$ cat src/rtl/mem_bridge.sv
// mem_bridge: single-outstanding CPU-to-RAM bridge with alignment check and ack timeout
module mem_bridge #(
  parameter int TIMEOUT = 16
) (
  input  logic        clk,
  input  logic        reset,
  input  logic        cpu_req_i,
  input  logic        cpu_we_i,
  input  logic [31:0] cpu_addr_i,
  input  logic [31:0] cpu_wdata_i,
  output logic [31:0] cpu_rdata_o,
  output logic        cpu_ready_o,
  output logic        cpu_err_o,
  output logic        ram_req_o,
  output logic        ram_we_o,
  output logic [31:0] ram_addr_o,
  output logic [31:0] ram_wdata_o,
  input  logic [31:0] ram_rdata_i,
  input  logic        ram_ack_i,
  output logic [15:0] txn_count_o
);
  localparam int W = $clog2(TIMEOUT);
  localparam logic [W-1:0] LAST = W'(TIMEOUT - 1);
  typedef enum logic [1:0] {IDLE, BUSY, DONE, ERR} state_t;
  state_t state, state_n;
  logic [W-1:0] wait_cnt;
  logic start;
  always_comb begin
    start = state == IDLE && cpu_req_i;
    state_n = state;
    case (state)
      IDLE: state_n = !cpu_req_i ? IDLE : (cpu_addr_i[1:0] != 2'b00) ? ERR : BUSY;
      BUSY: state_n = ram_ack_i ? DONE : (wait_cnt == LAST) ? ERR : BUSY;
      default: state_n = IDLE;
    endcase
  end
  // Every output is loaded from the next state so it is registered yet aligned with the state.
  always_ff @(posedge clk) begin
    if (!reset) begin
      state <= IDLE;
      wait_cnt <= '0;
      cpu_rdata_o <= '0;
      cpu_ready_o <= 1'b0;
      cpu_err_o <= 1'b0;
      ram_req_o <= 1'b0;
      ram_we_o <= 1'b0;
      ram_addr_o <= '0;
      ram_wdata_o <= '0;
      txn_count_o <= '0;
    end else begin
      state <= state_n;
      wait_cnt <= (state == BUSY && !ram_ack_i) ? wait_cnt + 1'b1 : '0;
      ram_req_o <= state_n == BUSY;
      ram_we_o <= state_n == BUSY && (start ? cpu_we_i : ram_we_o);
      cpu_ready_o <= state_n == DONE || state_n == ERR;
      cpu_err_o <= state_n == ERR;
      if (start) begin
        ram_addr_o <= {cpu_addr_i[31:2], 2'b00};
        ram_wdata_o <= cpu_wdata_i;
      end
      if (state == BUSY && ram_ack_i && !ram_we_o)
        cpu_rdata_o <= ram_rdata_i;
      if (state_n == DONE)
        txn_count_o <= txn_count_o + 16'd1;
    end
  end
endmodule

$ cat config.mk
export PLATFORM = sky130hd
export DESIGN_NAME = mem_bridge
export DESIGN_NICKNAME = d
export VERILOG_FILES = /design/src/rtl/mem_bridge.sv
export SDC_FILE = /design/constraint.sdc
export NUM_CORES = 1
export LEC_CHECK = 0
export BUFFER_PORTS_ARGS = -buffer_cell sky130_fd_sc_hd__buf_2
export CORE_MARGIN = 2
export CORE_UTILIZATION = 49
export DETAILED_ROUTE_END_ITERATION = 16
export PLACE_DENSITY = 0.88
export SYNTH_ARGS = -nofsm -noshare
export SYNTH_HDL_FRONTEND = slang
export SYNTH_SLANG_ARGS = --single-unit
$ cat constraint.sdc
create_clock -name clk -period 3.65 [get_ports clk]
set_input_delay 1.095 -clock clk [delete_from_list [all_inputs] [get_ports clk]]
set_output_delay 1.095 -clock clk [all_outputs]
set_load 0.02 [all_outputs]
### Word level (Yosys, flattened, before mapping)

Cells that the tools add are included.
Widths: inputs -> output; s select.

* bits in registers: 120

* add/sub/neg operators: 2
* equality and inequality tests: 5
* muxes and demuxes: 6
* reduce and logical (&&, ||, !) cells: 11

Operators by type and width (number)
* $add 16x1->16 const B: 1
* $mux 2: 4
* $logic_and 1x1->1: 5
* $add 4x1->4 const B: 1
* $eq 2x1->1 const B: 2
* $eq 2x2->1 const B: 2
* $eq 4x4->1 const B: 1
* $pmux 2 s2: 1
* $logic_not 1->1: 2
* $logic_not 2->1: 1
* $reduce_and 2->1: 1
* $reduce_bool 2->1: 1
* $logic_or 1x1->1: 1
* $mux 1: 1

### Logic depth before layout (Yosys ltp)

* depth after elaboration: 6
* gate-level depth with buffers: 7

### Worst setup path before layout

Ideal clock, no wire load.

* kind: input -> register
* start: in cpu_req_i
* end: reg txn_count_o[14]
* setup time: 70 ps
* data arrival time: 2133 ps
* data required time: 3580 ps
* path slack: 1446 ps
* stages: 5
* path through: or2b_4 -> nand4_2 -> buf_2 -> or4_1 -> a21oi_1

* word-level cells in the longest chain between the ends: 3

Ends and longest elaborated chain
* from (decl): RTL line 7 `input logic cpu_req_i,`
* $mux 2: RTL line 32 `IDLE: state_n = !cpu_req_i ? IDLE : (cpu_addr_i[1:0] != 2'b00) ? ERR : BUSY;`
* $pmux 2 s2: RTL line 31 `case (state)`
* $eq 2x2->1: RTL line 63 `if (state_n == DONE)`
* to (signal assigned): RTL line 64 `txn_count_o <= txn_count_o + 16'd1;`
* to (decl): RTL line 20 `output logic [15:0] txn_count_o`

No other way between the ends.
A chain may end at the register's enable or synchronous reset.

### Worst setup path in the final report

* start: in cpu_req_i
* end: reg ram_addr_o[7]

* word-level cells in the longest chain between the ends: 1

Ends and longest elaborated chain
* $logic_and 1x1->1: RTL line 29 `start = state == IDLE && cpu_req_i;`
* to (signal assigned): RTL line 58 `ram_addr_o <= {cpu_addr_i[31:2], 2'b00};`
* to (decl): RTL line 16 `output logic [31:0] ram_addr_o,`

No other way between the ends.

==> reports/metrics.cfg <==
[status]
status = complete, no violations

[cts]
cts_root_buffer = clkbuf_8
cts_hold_buf = 0
clkTransAtPathRegs_ps = 60
cts_sinks = 120
cts_made_buffers = 17
cts_buffer_depth = 2
post-cts-setup-buffer-count = 0
post_cts_resized = 0
cts_tree = yes
clkLatencyLatePin_ps = 480
htreeDepth = 4

[setup_path]
startpoint_type = input pin
cp-end-kind = flip-flop
cp.required_ps = 4060
worstPathArrival_ps = 2720
critPathKind = in2reg
worstPathMaxFanout = 62

[grt]
grt_pass1_wl_um = 18700
antenna_found_initial = 0
grt_pass1_vias = 4253
gr-total-overflow = 0
gr-usage-all-layers_pct = 23.4
grt_max_degree = 63

[cells_and_area]
layout_common_cells = buf_2 (214), nand2_1 (199), dfxtp_1 (120), a21oi_1 (104), clkbuf_16 (16)
fin_cells = 864
finalNetCount = 846
drive_above_1_share_pct = 34.0
layout_commonest_cell = buf_2
fin_util_pct = 69.2
nFillCells = 715
antenna_cells = 0
area_growth_pct = 37.4

[logic_synthesis]
synthCells = 543
syn_avg_cell_area_um2 = 8.08
synth_ff_type = dfxtp_1
ys_seq_area_share_pct = 54.7
synth_edf_count = 0
synth.cell_area_um2 = 4390
ys_ff_latch = 120
synthArstFlopShare_pct = 0
ys_types = 33
ys_warn_count = 0

[placed_design]
gp_congestion = 0.837
port-buffer-count = 214
dpl.hpwl_um = 8390
dpl.cell_count = 832

[timing]
fin_skew_ps = 7.06
tns_ps = 0
rsz0062_at_grt = no
hold_viol = 0
period_minus_slack_ps = 2310
fmax_mhz = 432
slew-limit-headroom_pct = 21.6
worstMarginPinSlew_ps = 1180
whs_ps = 451
period_share_pct = 63.3
setup_violations = 0
slew_violations = 0

[routing]
met3_length_um = 788
wl_per_cell_um = 13.5
dr_total_vias = 4426
wl_met1_um = 4530
routed_wl_um = 11700
drt-pass1-iter-count = 4
via_per_inst = 5.12
drc = 0
ant_nets = 0
drt_iter0_markers = 134
wl_met2_um = 6140
top_layer = met4

[floorplan]
die_h_um = 98.6
ioPinCount = 217
num_rows = 34
initial_core_util_pct = 50.3
die_w_um = 98.6
core-area_um2 = 8720
die_area_um2 = 9730

[power]
power_per_cell_area_nw_per_um2 = 550
p_leak_nw = 2.77
power_mw = 3.32
ir_drop_v = 0.000353

[flow_run]
max_cap_violations = 0

[worst_hold_path]
hold_class = reg2reg

critical path, stage by stage:
cell and delay (ps):
buf_2 100, or2b_4 240, nand2b_2 910, nand2_1 160, a21oi_1 200
routing by layer:
metal  track usage (%)  vias to the layer above
li1                  -                     2186
met1              24.9                     2036
met2              43.6                      180
met3              5.96                       24
met4              9.69                        0
met5                 0                        -
sequential cells by signal, indices dropped and copies added, names as in the netlist:
register / cells
cpu_ready_o: 1
ram_addr_o: 30
ram_req_o: 1
cpu_err_o: 1
ram_wdata_o: 32
txn_count_o: 16
ram_we_o: 1
cpu_rdata_o: 32
state: 2
wait_cnt: 4
path summary, 6_finish.rpt:
path	to	slack [ps]	start	cells past startpoint
max reg2reg	ram_addr_o[7]	1670	state[0]	4
min	ram_wdata_o[24]	450	ram_wdata_o[24]	2
max	ram_addr_o[7]	1340	cpu_req_i	5
min reg2reg	ram_wdata_o[24]	450	ram_wdata_o[24]	2
stage by stage:
step | instance area, um^2 | setup WS [ps]
after global placement | 5480 | 955
final | 6030 | 1340
after floorplan | 4390 | 1450
after global routing | 6030 | 1190
after detailed placement | 5480 | 846
after CTS | 6030 | 1360
synth_stat cells (all sizes together) (3+ instances only):
cell,instances,area [um^2]
nand2,199,747
buf,20,105
nor4,5,31.3
nor3,3,15.0
o31ai,7,52.6
inv,5,18.8
a21oi,104,521
mux2i,5,50.1
nor2,13,51.3
nand2b,5,31.3
xor2,3,26.3
nand4,3,25.0
or4,7,52.6
or3,3,18.8
dfxtp,120,2400
nand3,5,25.0
clkbuf,18,67.6
final cells by class:
class	count	area (um^2)	share of cell area (%)
multi-input cells	381	1810	30.0
flip-flops and latches	120	2400	39.8
clock buffers	19	422	6.99
clock inverters	13	131	2.18
well taps	108	135	2.24
repair buffers	218	1110	18.5
inverters	5	18.8	0.311
power by group:
group	switching [mW]	internal (mW)
combinational	0.244	0.134
clock	0.563	0.965
sequential	0.0349	1.38
total	0.842	2.48
cell families (layout without fill, tap and decap cells):
kind of cell | after synthesis | count (layout) | synth area share [%]
simple gates | 251 | 251 | 24.2
fa+ha+maj | 2 | 2 | 0.570
compound gates | 116 | 116 | 13.9
flops | 120 | 120 | 54.7
mux | 5 | 5 | 1.14
xor+xnor | 5 | 5 | 0.998
buf+inv | 43 | 255 | 4.36
other cells | 1 | 2 | 0.0855
(Power assumes the default switching activity.)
= = = = =
## Task item
Give the number of lines in the data above that contain the word "status", with no accompanying text.

## Solved exercise
2